--- RECORDED INFORMATION ---
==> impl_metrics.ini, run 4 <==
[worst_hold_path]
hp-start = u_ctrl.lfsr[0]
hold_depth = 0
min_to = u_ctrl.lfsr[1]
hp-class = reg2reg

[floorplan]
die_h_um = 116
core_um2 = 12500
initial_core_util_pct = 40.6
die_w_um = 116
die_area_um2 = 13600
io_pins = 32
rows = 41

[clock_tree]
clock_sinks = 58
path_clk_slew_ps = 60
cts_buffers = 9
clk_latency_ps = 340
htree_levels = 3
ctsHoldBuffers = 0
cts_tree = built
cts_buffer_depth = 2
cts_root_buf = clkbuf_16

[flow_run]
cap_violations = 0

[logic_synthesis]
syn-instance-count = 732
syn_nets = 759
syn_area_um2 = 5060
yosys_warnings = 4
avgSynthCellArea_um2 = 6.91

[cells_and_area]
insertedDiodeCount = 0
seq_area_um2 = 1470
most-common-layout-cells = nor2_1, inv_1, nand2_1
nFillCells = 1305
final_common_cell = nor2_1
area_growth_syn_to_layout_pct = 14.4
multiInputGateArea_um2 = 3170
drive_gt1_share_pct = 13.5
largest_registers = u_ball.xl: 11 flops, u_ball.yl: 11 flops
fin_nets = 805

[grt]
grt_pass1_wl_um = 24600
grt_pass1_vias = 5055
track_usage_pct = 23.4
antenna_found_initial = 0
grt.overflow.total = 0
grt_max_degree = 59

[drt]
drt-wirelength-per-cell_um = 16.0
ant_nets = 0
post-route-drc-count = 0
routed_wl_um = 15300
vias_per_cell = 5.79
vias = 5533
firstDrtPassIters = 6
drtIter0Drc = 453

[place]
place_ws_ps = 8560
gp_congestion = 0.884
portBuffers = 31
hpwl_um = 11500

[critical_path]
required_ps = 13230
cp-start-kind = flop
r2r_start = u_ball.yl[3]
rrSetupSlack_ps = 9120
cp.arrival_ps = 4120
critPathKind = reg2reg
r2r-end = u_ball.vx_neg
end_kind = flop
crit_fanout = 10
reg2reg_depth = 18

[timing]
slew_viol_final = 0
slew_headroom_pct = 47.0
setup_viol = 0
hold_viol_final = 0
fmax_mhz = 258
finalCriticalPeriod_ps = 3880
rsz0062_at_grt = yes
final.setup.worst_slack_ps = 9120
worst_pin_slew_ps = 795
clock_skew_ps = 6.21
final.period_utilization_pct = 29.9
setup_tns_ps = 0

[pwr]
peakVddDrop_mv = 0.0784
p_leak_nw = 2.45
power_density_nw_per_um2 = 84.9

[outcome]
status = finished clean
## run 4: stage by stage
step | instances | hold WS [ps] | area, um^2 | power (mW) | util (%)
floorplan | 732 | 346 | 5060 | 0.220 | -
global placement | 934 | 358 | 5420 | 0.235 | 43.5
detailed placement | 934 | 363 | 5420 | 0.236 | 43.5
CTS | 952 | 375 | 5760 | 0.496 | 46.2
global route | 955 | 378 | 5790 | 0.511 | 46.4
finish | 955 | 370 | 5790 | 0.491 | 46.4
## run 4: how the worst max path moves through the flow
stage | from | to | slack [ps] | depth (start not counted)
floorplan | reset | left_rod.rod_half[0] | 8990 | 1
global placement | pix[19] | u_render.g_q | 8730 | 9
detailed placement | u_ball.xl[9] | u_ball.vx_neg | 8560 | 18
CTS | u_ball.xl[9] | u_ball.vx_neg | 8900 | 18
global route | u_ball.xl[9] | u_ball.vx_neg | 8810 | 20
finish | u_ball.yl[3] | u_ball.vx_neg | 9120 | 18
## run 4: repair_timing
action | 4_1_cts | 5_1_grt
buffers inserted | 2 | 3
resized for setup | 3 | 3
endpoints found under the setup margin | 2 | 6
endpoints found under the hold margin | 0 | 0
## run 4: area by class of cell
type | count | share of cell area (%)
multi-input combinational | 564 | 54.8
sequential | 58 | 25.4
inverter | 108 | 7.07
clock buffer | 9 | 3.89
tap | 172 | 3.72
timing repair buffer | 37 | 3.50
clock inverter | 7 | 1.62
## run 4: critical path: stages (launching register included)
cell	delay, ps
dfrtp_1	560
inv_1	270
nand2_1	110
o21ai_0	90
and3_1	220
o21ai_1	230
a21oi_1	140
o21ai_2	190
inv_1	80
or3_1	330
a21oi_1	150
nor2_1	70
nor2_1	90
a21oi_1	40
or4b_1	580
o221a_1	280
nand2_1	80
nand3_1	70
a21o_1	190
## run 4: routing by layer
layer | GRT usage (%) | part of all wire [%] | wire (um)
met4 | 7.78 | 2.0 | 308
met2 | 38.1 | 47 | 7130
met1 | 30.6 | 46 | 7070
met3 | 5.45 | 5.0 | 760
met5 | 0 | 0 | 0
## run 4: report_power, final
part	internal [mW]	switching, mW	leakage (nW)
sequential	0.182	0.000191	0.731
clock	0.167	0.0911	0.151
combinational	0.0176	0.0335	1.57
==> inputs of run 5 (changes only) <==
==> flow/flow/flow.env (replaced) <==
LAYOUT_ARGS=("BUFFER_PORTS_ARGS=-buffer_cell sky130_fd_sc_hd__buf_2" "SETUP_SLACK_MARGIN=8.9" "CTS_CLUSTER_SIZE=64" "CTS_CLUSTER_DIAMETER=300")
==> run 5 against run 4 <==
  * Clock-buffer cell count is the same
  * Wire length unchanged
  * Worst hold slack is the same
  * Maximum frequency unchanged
---
DIRECTIONS FOR THIS TASK: From the listing above, collect every line that mentions the word "inverter".

ANSWER AREA:
inverter | 108 | 7.07
clock inverter | 7 | 1.62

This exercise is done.